After being sold in 1980 for a mere £1 - on the basis that the building would be completely restored - it was transformed into a complex of flats, offices, studios and workshops.
2) Centre Point, Tottenham Court Road
Another icon with a famously troubled past is the Centre Point building that stands on the intersection between Oxford Street and Tottenham Court Road. From its controversial construction in 1963 (it defied the general consensus on how tall the building should be), the tower went on to be empty for several years as the owner held out for the perfect tenant: one that would be willing to rent all 32 floors at once. After being occupied by squatters protesting for the rights of the homeless in London, media and public pressure eventually caused the building to be let by the floor and ownership has changed hands many times.
The most recent project, due to be finished by the end of 2017, is a development of 82 one-to-five bed apartments, as well as shops, bars and a swimming pool. As a nod to the tower’s previous synonymity with London’s lack of affordable homes, a block of economically priced housing is supposedly also planned for the site.
3) Ten Trinity Square (former Port of London Authority Building), Tower Hill
Charged with supervising navigation on the River Thames and protecting its environment, the Port of London Authority (PLA) was originally situated in elegant offices in Tower Hill. Designed by Sir Edwin Cooper in 1922, the iconic design was used to hold the inaugural general assembly of the United Nations and despite being badly bombed during the blitz, continued to be used as office space until 2008.

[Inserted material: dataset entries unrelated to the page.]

--- src/verilog/iam_pkg.sv ---
// constants and carriers for the indirect address mapper
package iam_pkg;
  localparam logic [15:0] LIN_BASE = 16'h2000;
  localparam logic [15:0] LIN_LAST = 16'h29AF;
  localparam logic [7:0] GPR_BLOCK_BYTES = 8'h50;
  localparam logic [6:0] GPR_FIRST_OFS = 7'h20;
  localparam logic [6:0] COMMON_FIRST_OFS = 7'h70;
  localparam logic [7:0] EE_WINDOW_HI = 8'h70;
  localparam int FLASH_BIT_POS = 15;
  localparam logic [7:0] EMPTY_READ = 8'h00;
  localparam logic [1:0] EXTRA_WAIT_CYCLES = 2'h1;
  localparam logic [6:0] BANK_COUNT = 7'h20;

  typedef enum logic [1:0] {
    IAM_T_RAM,
    IAM_T_EE,
    IAM_T_FLASH,
    IAM_T_NONE
  } iam_target_e;

  // one pointer access from the core
  typedef struct packed {
    logic [15:0] pointer;
    logic rd;
    logic wr;
    logic [7:0] wdata;
  } iam_req_s;

  // one resolved memory access
  typedef struct packed {
    iam_target_e target;
    logic [12:0] ram_addr;
    logic [7:0] ee_addr;
    logic [14:0] flash_addr;
  } iam_map_s;
endpackage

Initially built for a then colossal one million pounds, a one bedroom apartment in the renovated complex - due to open early 2016 - is likely to set you back over five mil.

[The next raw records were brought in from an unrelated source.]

===== config.mk =====
export PLATFORM = sky130hd
export DESIGN_NAME = ssu_top
export DESIGN_NICKNAME = d
export VERILOG_FILES = /design/src/rtl/ssu_pkg.sv /design/src/rtl/ssu_err_if.sv /design/src/rtl/ssu_detect.sv /design/src/rtl/ssu_top.sv
export SDC_FILE = /design/constraint.sdc
export NUM_CORES = 1
export LEC_CHECK = 0
export CAP_MARGIN = 20
export CORE_ASPECT_RATIO = 0.7
export CORE_MARGIN = 4
export CORE_UTILIZATION = 25
export DETAILED_ROUTE_END_ITERATION = 8
export DONT_BUFFER_PORTS = 1
export GPL_TIMING_DRIVEN = 1
export PLACE_DENSITY_LB_ADDON = 0.05
export SYNTH_ARGS = -nofsm -noshare
export SYNTH_HDL_FRONTEND = slang
export SYNTH_HIERARCHICAL = 1
export SYNTH_SLANG_ARGS = --single-unit
export TNS_END_PERCENT = 20

===== constraint.sdc =====
create_clock -name sys_clk_i -period 1.35 [get_ports sys_clk_i]
set_input_delay 0.0675 -clock sys_clk_i [delete_from_list [all_inputs] [get_ports sys_clk_i]]
set_output_delay 0.0675 -clock sys_clk_i [all_outputs]
set_load 0.01 [all_outputs]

4) Battersea Power Station, Battersea
One of London’s most recognisable buildings, famous for its iconic white cooling towers, the Battersea power station is also notorious for its unlucky redevelopment schemes, all of which - since it was decommissioned in 1983 to the present day - have fallen through. From an indoor theme park to a football ground, the electricity station has seen many creative and exciting renovation opportunities suggested. However, due to the high cost of repairs - because of the building’s poor condition - and pressure from several organisations that believed it needed to be preserved in the interest of London’s heritage, many concepts were started but never completed.
In spite of this, the most recent development of the power station does seem to be going ahead, with many of the flats already sold. The site will supposedly boast a residents' lounge, rooftop gardens, a bar and a gym.

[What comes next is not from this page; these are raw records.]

[config.mk]
export PLATFORM = sky130hd
export DESIGN_NAME = converter_fault_supervisor
export DESIGN_NICKNAME = d
export VERILOG_FILES = /design/src/common/fault_supervisor_pkg.sv /design/src/verilog/tick_divider.sv /design/src/verilog/converter_fault_supervisor.sv
export VERILOG_INCLUDE_DIRS = /design/src /design/src/common
export SDC_FILE = /design/constraint.sdc
export NUM_CORES = 1
export LEC_CHECK = 0
export ABC_AREA = 0
export BUFFER_PORTS_ARGS = -buffer_cell sky130_fd_sc_hd__buf_4
export CORE_AREA = 5 5 205 188
export CTS_BUF_LIST = sky130_fd_sc_hd__clkbuf_2 sky130_fd_sc_hd__clkbuf_4 sky130_fd_sc_hd__clkbuf_8
export CTS_CLUSTER_SIZE = 40
export DETAILED_ROUTE_END_ITERATION = 8
export DIE_AREA = 0 0 210 193
export GPL_TIMING_DRIVEN = 0
export RECOVER_POWER = 50
export SYNTH_ARGS = -nofsm -noshare
export SYNTH_HDL_FRONTEND = slang
export SYNTH_SLANG_ARGS = --single-unit
[constraint.sdc]
create_clock -name clk -period 4.07 [get_ports clk]
set_clock_uncertainty 0.1 [all_clocks]
set_input_delay 1.0175 -clock clk [delete_from_list [all_inputs] [get_ports clk]]
set_output_delay 1.0175 -clock clk [all_outputs]
set_load 0.03 [all_outputs]
[src/common/fault_supervisor_defs.svh]
`ifndef FAULT_SUPERVISOR_DEFS_SVH
`define FAULT_SUPERVISOR_DEFS_SVH

// register byte addresses
`define REG_CTRL      8'h00
`define REG_UVLIM     8'h04
`define REG_OVLIM     8'h08
`define REG_OTLIM     8'h0C
`define REG_PGON      8'h10
`define REG_PGDLY     8'h14
`define REG_SSTIME    8'h18
`define REG_COMP      8'h1C
`define REG_STATUS    8'h20
`define REG_MASK      8'h24
`define REG_STATE     8'h28
`define REG_SINKLIM   8'h2C

// control register fields
`define CTRL_UV_LATCH 0
`define CTRL_OV_LATCH 1
`define CTRL_OT_LATCH 2
// compensation control bit 0: power-good pin bidirectional
`define COMP_PG_BIDIR 0

// status bit positions
`define ST_UV    0
`define ST_OV    1
`define ST_OT    2
`define ST_UVLO  3
`define ST_SLAVE 4
`define ST_PGOOD 5
`define ST_W     6

// reset values
`define RST_UVLIM   16'h0200
`define RST_OVLIM   16'h0700
`define RST_OTLIM   16'h007D
`define RST_PGON    16'h0580
`define RST_PGDLY   16'h0010
`define RST_SSTIME  16'h0100
`define RST_SINKLIM 16'h0630

// timing: hiccup off interval in microseconds, converted at 10 MHz
`define HICCUP_OFF_US   1000
`define CLK_MHZ         10
`define HICCUP_OFF_CYC  (`HICCUP_OFF_US * `CLK_MHZ)
// soft-start and delay counts tick every TICK_CYC clocks
`define TICK_CYC        16'h0064

`endif

[src/common/fault_supervisor_pkg.sv]
package fault_supervisor_pkg;
	typedef enum logic [2:0] {
		ST_OFF     = 3'b000,
		ST_SOFT    = 3'b001,
		ST_RUN     = 3'b010,
		ST_HICCUP  = 3'b011,
		ST_LATCHED = 3'b100
	} sup_state_t;

	typedef struct packed {
		logic [7:0]  adr;
		logic [31:0] dat;
		logic [3:0]  sel;
		logic        we;
		logic        req;
	} bus_req_t;

	typedef struct packed {
		logic uv;
		logic ov;
		logic ot;
		logic uvlo;
		logic slave;
	} fault_set_t;
endpackage : fault_supervisor_pkg

[src/verilog/tick_divider.sv]
`timescale 1ns/1ns
`default_nettype none
`include "fault_supervisor_defs.svh"
module tick_divider #(
	parameter logic [15:0] DIV = `TICK_CYC
) (
	input  wire logic clk,
	input  wire logic rst_n,
	input  wire logic clear,
	output var  logic tick
);
	logic [15:0] count;
	logic [15:0] next_count;
	logic        next_tick;

	always_comb begin
		next_tick  = 1'b0;
		next_count = count + 16'h0001;
		if (clear) begin
			next_count = 16'h0000;
		end else if (count >= DIV - 16'h0001) begin
			next_count = 16'h0000;
			next_tick  = 1'b1;
		end
	end

	always_ff @(posedge clk or negedge rst_n) begin
		if (!rst_n) begin
			count <= 16'h0000;
			tick  <= 1'b0;
		end else begin
			count <= next_count;
			tick  <= next_tick;
		end
	end
endmodule : tick_divider
`default_nettype wire

[src/verilog/converter_fault_supervisor.sv]
// What this block does
// - flag undervoltage when feedback below limit
// - undervoltage goes hiccup or latch-off per setting
// - latched off until bias or control cycled
// - sink mode above 5% over reference
// - sink mode forces continuous conduction
// - high-side turn-on ends sink mode
// - overtemperature goes hiccup or latch-off
// - compensation bit 0 picks pin direction
// - bidirectional pin senses slave phase faults
// - power good low once input applied
// - power good after threshold plus delay
// - protection faults latch power good low
// - only new soft start releases power good
// - input supply failure latches power good low
// - soft-start time programmable, restarts power good
//
// The address map and the Wishbone register port are this design's own decisions.
`timescale 1ns/1ns
`default_nettype none
`include "fault_supervisor_defs.svh"
module converter_fault_supervisor
	import fault_supervisor_pkg::*;
#(
	parameter int HICCUP_CYC = `HICCUP_OFF_CYC
) (
	input  wire logic        clk,
	input  wire logic        rst_n,
	input  wire logic        wb_cyc_i,
	input  wire logic        wb_stb_i,
	input  wire logic        wb_we_i,
	input  wire logic [7:0]  wb_adr_i,
	input  wire logic [31:0] wb_dat_i,
	input  wire logic [3:0]  wb_sel_i,
	output var  logic [31:0] wb_dat_o,
	output var  logic        wb_ack_o,
	input  wire logic [15:0] feedback_sense,
	input  wire logic [15:0] temp_sense,
	input  wire logic        vin_ok,
	input  wire logic        enable_in,
	input  wire logic        high_side_switch,
	input  wire logic        power_good_pin_i,
	output var  logic        power_good_pin_o,
	output var  logic        power_good_pin_oe,
	output var  logic        switching_en,
	output var  logic        forced_ccm,
	output var  logic        output_sinking_state,
	output var  logic        irq
);
	bus_req_t   req;
	sup_state_t state;
	sup_state_t next_state;
	fault_set_t fault;

	logic [2:0]  respLatch;
	logic [15:0] uvLimit, ovLimit, otLimit, pgOn, pgDelay, ssTime, sinkLimit;
	logic        pgBidir;
	logic [`ST_W-1:0] status, mask;
	logic [31:0] next_dat;
	logic        next_ack;

	logic [31:0] waitCount;
	logic [31:0] next_waitCount;
	logic [15:0] tickCount;
	logic [15:0] next_tickCount;
	logic        pgood;
	logic        next_pgood;
	logic        sink;
	logic        next_sink;
	logic        enPrev;
	logic        tick;
	logic        anyFault;
	logic        latchSel;
	logic        wr;

	function automatic logic [15:0] lane_write(input logic [15:0] old,
		input logic [31:0] dat, input logic [3:0] sel);
		lane_write = {sel[1] ? dat[15:8] : old[15:8],
			sel[0] ? dat[7:0] : old[7:0]};
	endfunction : lane_write

	assign req = '{adr: wb_adr_i, dat: wb_dat_i, sel: wb_sel_i,
		we: wb_we_i, req: wb_cyc_i & wb_stb_i};
	assign wr = req.req & req.we & ~wb_ack_o;

	// fault detection from analog-facing samples
	always_comb begin
		fault.uv    = state == ST_RUN && feedback_sense < uvLimit;
		fault.ov    = state != ST_OFF && feedback_sense > ovLimit;
		fault.ot    = temp_sense > otLimit;
		fault.uvlo  = ~vin_ok;
		// the shared line reads low while a slave phase pulls it down
		fault.slave = pgBidir & pgood & ~power_good_pin_i;
	end
	assign anyFault = fault.uv | fault.ov | fault.ot | fault.slave;
	// chosen response: latch if any active fault is set to latch-off; a slave fault always latches
	assign latchSel = (fault.uv & respLatch[`CTRL_UV_LATCH])
		| (fault.ov & respLatch[`CTRL_OV_LATCH])
		| (fault.ot & respLatch[`CTRL_OT_LATCH])
		| fault.slave;

	tick_divider u_tick (
		.clk   (clk),
		.rst_n (rst_n),
		.clear (state != next_state),
		.tick  (tick)
	);

	// sequencer
	always_comb begin
		next_state     = state;
		next_waitCount = waitCount;
		next_tickCount = tickCount;
		next_pgood     = pgood;
		unique case (state)
			ST_OFF: begin
				next_pgood = 1'b0;
				if (enable_in && vin_ok) begin
					next_state     = ST_SOFT;
					next_tickCount = 16'h0000;
				end
			end
			ST_SOFT: begin
				if (tick) begin
					next_tickCount = tickCount + 16'h0001;
				end
				if (tickCount >= ssTime) begin
					next_state     = ST_RUN;
					next_tickCount = 16'h0000;
				end
			end
			ST_RUN: begin
				if (!pgood && feedback_sense >= pgOn && tick) begin
					next_tickCount = tickCount + 16'h0001;
				end
				if (!pgood && feedback_sense >= pgOn
					&& tickCount >= pgDelay) begin
					next_pgood = 1'b1;
				end
			end
			ST_HICCUP: begin
				next_waitCount = waitCount + 32'h0000_0001;
				if (waitCount >= 32'(HICCUP_CYC - 1)) begin
					next_state     = ST_SOFT;
					next_tickCount = 16'h0000;
				end
			end
			ST_LATCHED: begin
				// stays here until enable is dropped or reset
				if (!enable_in) begin
					next_state = ST_OFF;
				end
			end
			default: next_state = ST_OFF;
		endcase
		if (state != ST_OFF && state != ST_LATCHED) begin
			if (!vin_ok || !enable_in) begin
				next_state = ST_OFF;
				next_pgood = 1'b0;
			end else if (anyFault) begin
				next_pgood     = 1'b0;
				next_waitCount = 32'h0000_0000;
				next_state     = latchSel ? ST_LATCHED : ST_HICCUP;
			end
		end
		if (state == ST_HICCUP || state == ST_LATCHED) begin
			next_pgood = 1'b0;
		end
	end

	// sink mode: above 5% over reference, below trip level
	always_comb begin
		next_sink = sink;
		if (state == ST_RUN && feedback_sense > sinkLimit
			&& feedback_sense <= ovLimit) begin
			next_sink = 1'b1;
		end
		if (high_side_switch || state != ST_RUN) begin
			next_sink = 1'b0;
		end
	end

	always_ff @(posedge clk or negedge rst_n) begin
		if (!rst_n) begin
			state     <= ST_OFF;
			waitCount <= 32'h0000_0000;
			tickCount <= 16'h0000;
			pgood     <= 1'b0;
			sink      <= 1'b0;
			enPrev    <= 1'b0;
		end else begin
			state     <= next_state;
			waitCount <= next_waitCount;
			tickCount <= next_tickCount;
			pgood     <= next_pgood;
			sink      <= next_sink;
			enPrev    <= enable_in;
		end
	end

	// pin and converter outputs, all registered
	always_ff @(posedge clk or negedge rst_n) begin
		if (!rst_n) begin
			power_good_pin_o     <= 1'b0;
			power_good_pin_oe    <= 1'b0;
			switching_en         <= 1'b0;
			forced_ccm           <= 1'b0;
			output_sinking_state <= 1'b0;
			irq                  <= 1'b0;
		end else begin
			// open drain: enable low drives the pin low
			power_good_pin_o     <= 1'b0;
			power_good_pin_oe    <= next_pgood;
			switching_en         <= next_state == ST_SOFT
				|| next_state == ST_RUN;
			forced_ccm           <= next_sink;
			output_sinking_state <= next_sink;
			irq                  <= |(status & mask);
		end
	end

	// register file; fault set wins over write-one-to-clear
	logic [`ST_W-1:0] evt;
	logic [`ST_W-1:0] next_status;
	assign evt = {pgood & ~next_pgood, fault.slave, fault.uvlo & enPrev,
		fault.ot, fault.ov, fault.uv};
	always_comb begin
		next_status = status;
		if (wr && req.adr == `REG_STATUS && req.sel[0]) begin
			next_status = status & ~req.dat[`ST_W-1:0];
		end
		next_status = next_status | evt;
	end

	always_comb begin
		next_ack = req.req & ~wb_ack_o;
		unique case (req.adr)
			`REG_CTRL:    next_dat = {29'h0, respLatch};
			`REG_UVLIM:   next_dat = {16'h0, uvLimit};
			`REG_OVLIM:   next_dat = {16'h0, ovLimit};
			`REG_OTLIM:   next_dat = {16'h0, otLimit};
			`REG_PGON:    next_dat = {16'h0, pgOn};
			`REG_PGDLY:   next_dat = {16'h0, pgDelay};
			`REG_SSTIME:  next_dat = {16'h0, ssTime};
			`REG_COMP:    next_dat = {31'h0, pgBidir};
			`REG_STATUS:  next_dat = {26'h0, status};
			`REG_MASK:    next_dat = {26'h0, mask};
			`REG_STATE:   next_dat = {26'h0, sink, pgood, 1'b0, state};
			`REG_SINKLIM: next_dat = {16'h0, sinkLimit};
			default:      next_dat = 32'h0000_0000;
		endcase
	end

	always_ff @(posedge clk or negedge rst_n) begin
		if (!rst_n) begin
			wb_ack_o  <= 1'b0;
			wb_dat_o  <= 32'h0000_0000;
			respLatch <= 3'h0;
			uvLimit   <= `RST_UVLIM;
			ovLimit   <= `RST_OVLIM;
			otLimit   <= `RST_OTLIM;
			pgOn      <= `RST_PGON;
			pgDelay   <= `RST_PGDLY;
			ssTime    <= `RST_SSTIME;
			sinkLimit <= `RST_SINKLIM;
			pgBidir   <= 1'b0;
			status    <= '0;
			mask      <= '0;
		end else begin
			wb_ack_o <= next_ack;
			wb_dat_o <= next_dat;
			status   <= next_status;
			if (wr) begin
				unique case (req.adr)
					`REG_CTRL: if (req.sel[0]) respLatch <= req.dat[2:0];
					`REG_UVLIM:   uvLimit   <= lane_write(uvLimit, req.dat, req.sel);
					`REG_OVLIM:   ovLimit   <= lane_write(ovLimit, req.dat, req.sel);
					`REG_OTLIM:   otLimit   <= lane_write(otLimit, req.dat, req.sel);
					`REG_PGON:    pgOn      <= lane_write(pgOn, req.dat, req.sel);
					`REG_PGDLY:   pgDelay   <= lane_write(pgDelay, req.dat, req.sel);
					`REG_SSTIME:  ssTime    <= lane_write(ssTime, req.dat, req.sel);
					`REG_SINKLIM: sinkLimit <= lane_write(sinkLimit, req.dat, req.sel);
					`REG_COMP: if (req.sel[0]) pgBidir <= req.dat[`COMP_PG_BIDIR];
					`REG_MASK: if (req.sel[0]) mask <= req.dat[`ST_W-1:0];
					default: ;
				endcase
			end
		end
	end

	property p_uv_pgood;
		@(posedge clk) disable iff (!rst_n)
		(state == ST_RUN && fault.uv && enable_in && vin_ok)
			|=> (state inside {ST_HICCUP, ST_LATCHED}) && !pgood;
	endproperty
	a_uv_pgood: assert property (p_uv_pgood) else $error("uv not handled");

	property p_uv_latch;
		@(posedge clk) disable iff (!rst_n)
		(state == ST_RUN && fault.uv && respLatch[`CTRL_UV_LATCH]
			&& enable_in && vin_ok) |=> state == ST_LATCHED;
	endproperty
	a_uv_latch: assert property (p_uv_latch) else $error("uv latch missed");

	property p_latched_stays;
		@(posedge clk) disable iff (!rst_n)
		(state == ST_LATCHED && enable_in) |=> state == ST_LATCHED;
	endproperty
	a_latched_stays: assert property (p_latched_stays) else $error("left latch");

	property p_sink_ccm;
		@(posedge clk) disable iff (!rst_n)
		output_sinking_state |-> forced_ccm;
	endproperty
	a_sink_ccm: assert property (p_sink_ccm) else $error("sink without ccm");

	property p_sink_exit;
		@(posedge clk) disable iff (!rst_n)
		// both registered at one edge; sinking may re-enter afterwards
		high_side_switch |=> !sink && !output_sinking_state;
	endproperty
	a_sink_exit: assert property (p_sink_exit) else $error("sink kept");

	property p_pg_off_low;
		@(posedge clk) disable iff (!rst_n)
		(state == ST_OFF) |=> !power_good_pin_oe ##0 !pgood;
	endproperty
	a_pg_off_low: assert property (p_pg_off_low) else $error("pg high off");

	property p_pg_rise;
		@(posedge clk) disable iff (!rst_n)
		$rose(pgood) |-> $past(feedback_sense) >= $past(pgOn)
			&& $past(state) == ST_RUN;
	endproperty
	a_pg_rise: assert property (p_pg_rise) else $error("pg rose early");

	property p_pg_latched;
		@(posedge clk) disable iff (!rst_n)
		(state == ST_HICCUP || state == ST_LATCHED) |-> !pgood;
	endproperty
	a_pg_latched: assert property (p_pg_latched) else $error("pg in fault");

	property p_uvlo;
		@(posedge clk) disable iff (!rst_n)
		!vin_ok |=> !pgood ##1 !power_good_pin_oe;
	endproperty
	a_uvlo: assert property (p_uvlo) else $error("pg high at uvlo");

	property p_hiccup_off;
		@(posedge clk) disable iff (!rst_n)
		$rose(state == ST_HICCUP) |=> !switching_en [*3];
	endproperty
	a_hiccup_off: assert property (p_hiccup_off) else $error("hiccup switching");
endmodule : converter_fault_supervisor
`default_nettype wire

==> results of run 1 <==
[synth_stat cells (4+ instances only)]
cell | instances | area (um^2)
sky130_fd_sc_hd__a211oi_1 | 6 | 45.0
sky130_fd_sc_hd__a21boi_0 | 7 | 52.6
sky130_fd_sc_hd__a21o_1 | 18 | 135
sky130_fd_sc_hd__a21oi_1 | 41 | 205
sky130_fd_sc_hd__a221oi_1 | 9 | 78.8
sky130_fd_sc_hd__a222oi_1 | 13 | 130
sky130_fd_sc_hd__a22o_1 | 10 | 87.6
sky130_fd_sc_hd__a22oi_1 | 34 | 255
sky130_fd_sc_hd__and3_1 | 15 | 93.8
sky130_fd_sc_hd__and4_1 | 5 | 43.8
sky130_fd_sc_hd__buf_4 | 18 | 135
sky130_fd_sc_hd__clkbuf_1 | 23 | 86.3
sky130_fd_sc_hd__dfrtp_1 | 199 | 4980
sky130_fd_sc_hd__dfstp_2 | 19 | 499
sky130_fd_sc_hd__ha_1 | 114 | 1430
sky130_fd_sc_hd__inv_1 | 120 | 450
sky130_fd_sc_hd__mux2_2 | 122 | 1370
sky130_fd_sc_hd__nand2_1 | 85 | 319
sky130_fd_sc_hd__nand2b_1 | 8 | 50.1
sky130_fd_sc_hd__nand3_1 | 44 | 220
sky130_fd_sc_hd__nand4_1 | 27 | 169
sky130_fd_sc_hd__nor2_1 | 80 | 300
sky130_fd_sc_hd__nor2b_1 | 10 | 62.6
sky130_fd_sc_hd__nor3_1 | 15 | 75.1
sky130_fd_sc_hd__nor4_1 | 10 | 62.6
sky130_fd_sc_hd__o211ai_1 | 10 | 75.1
sky130_fd_sc_hd__o21a_1 | 7 | 52.6
sky130_fd_sc_hd__o21ai_0 | 38 | 190
sky130_fd_sc_hd__o31ai_1 | 5 | 37.5
sky130_fd_sc_hd__or3_1 | 4 | 25.0
sky130_fd_sc_hd__or4_1 | 7 | 52.6
sky130_fd_sc_hd__xnor2_1 | 14 | 123
sky130_fd_sc_hd__xor2_1 | 23 | 201
[sequential cells by signal (all words and copies together), names as in the netlist, 3 cells and up]
name          flops
waitCount        32
otLimit          16
ovLimit          16
pgDelay          16
pgOn             16
sinkLimit        16
ssTime           16
tickCount        16
u_tick.count     16
uvLimit          16
wb_dat_o         16
mask              6
status            6
respLatch         3
state             3
[critical path, delay by kind of cell]
kind            cells  cell delay, ps
simple gates        7            2420
compound gates      2             350
fa+ha+maj           1             320
buf+inv             1             140
[cells by family after synthesis]
logic type,synth area share
flops,0.439
fa+ha+maj,0.114
mux,0.110
xor+xnor,0.0260
buf+inv,0.0546
simple gates,0.132
other cells,0.000301
compound gates,0.123
[through the flow]
step	hold WS, ps	setup slack, ps
after floorplan	349	313
after global placement	330	-536
after detailed placement	344	-679
after CTS	351	93.4
after global routing	361	10.6
final	352	130
[timing repair]
item | CTS | global route
endpoints found under the setup margin | 30 | 40
gates resized for setup | 1 | 7
buffers inserted | 0 | 0
[final timing paths]
path                                          from            end  slack [ps]  depth (start not counted)
worst min-delay path                      wb_ack_o       wb_ack_o         350                          1
worst min register to register            wb_ack_o       wb_ack_o         350                          1
min in group asynchronous                    rst_n  sinkLimit[12]        1180                          1
worst max register to register          otLimit[5]    u_tick.tick         270                         11
worst max-delay path            feedback_sense[14]    u_tick.tick         130                         11
max in group asynchronous                    rst_n  waitCount[11]        1120                          2
[power groups by stage]
stage	Sequential, mW	Clock [mW]	Combinational [mW]
global route	2.30	2.44	0.826
finish	2.29	2.27	0.736
detailed placement	2.33	0	0.736
CTS	2.29	2.34	0.741
floorplan	2.32	0	0.434
global placement	2.33	0	0.717
[routing by layer]
metal  GRT usage  part of all wire
met1       0.238              0.48
met2       0.252              0.44
met3      0.0372             0.067
met4      0.0434             0.018
met5           0                 0
[cell type report]
cell class / instances / area (um^2)
multi-input cells: 845 / 6410
inverters: 120 / 450
plain buffers: 43 / 233
diodes: 1 / 2.50
fillers: 3631 / 21700
well taps: 483 / 604
clock inverters: 6 / 80.1
repair buffers: 87 / 659
clock buffers: 63 / 779
flip-flops and latches: 218 / 5480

5) Television Centre, White City
The readily recognisable home of the BBC has provided the backdrop for many memorable television shows and important moments in London’s history. Created in 1960 as the new hub for television transmissions in London and, at the time, the largest television centre in the world, the building remained in use all the way until 2013, when it was sold to meet a two billion pound funding shortfall.
The new developers have pledged to keep the original design and style of the building whilst creating nine hundred and fifty new homes, as well as cafes, shops and a cinema.
6) Shell Building, South Bank
Famous for its use on New Year’s Eve when a countdown is projected onto the front face, the Shell building was constructed in the early 1960s as a base for major oil conglomerate Shell. Created on the location of the 1951 ‘Festival of Britain’, the building shares its site with the Southbank Centre and the Jubilee Gardens.
In 2011, it was decided that the entire site would be redeveloped and that, whilst the original tower would remain, it would now be split between residential and commercial purposes, in order to make the most of the space.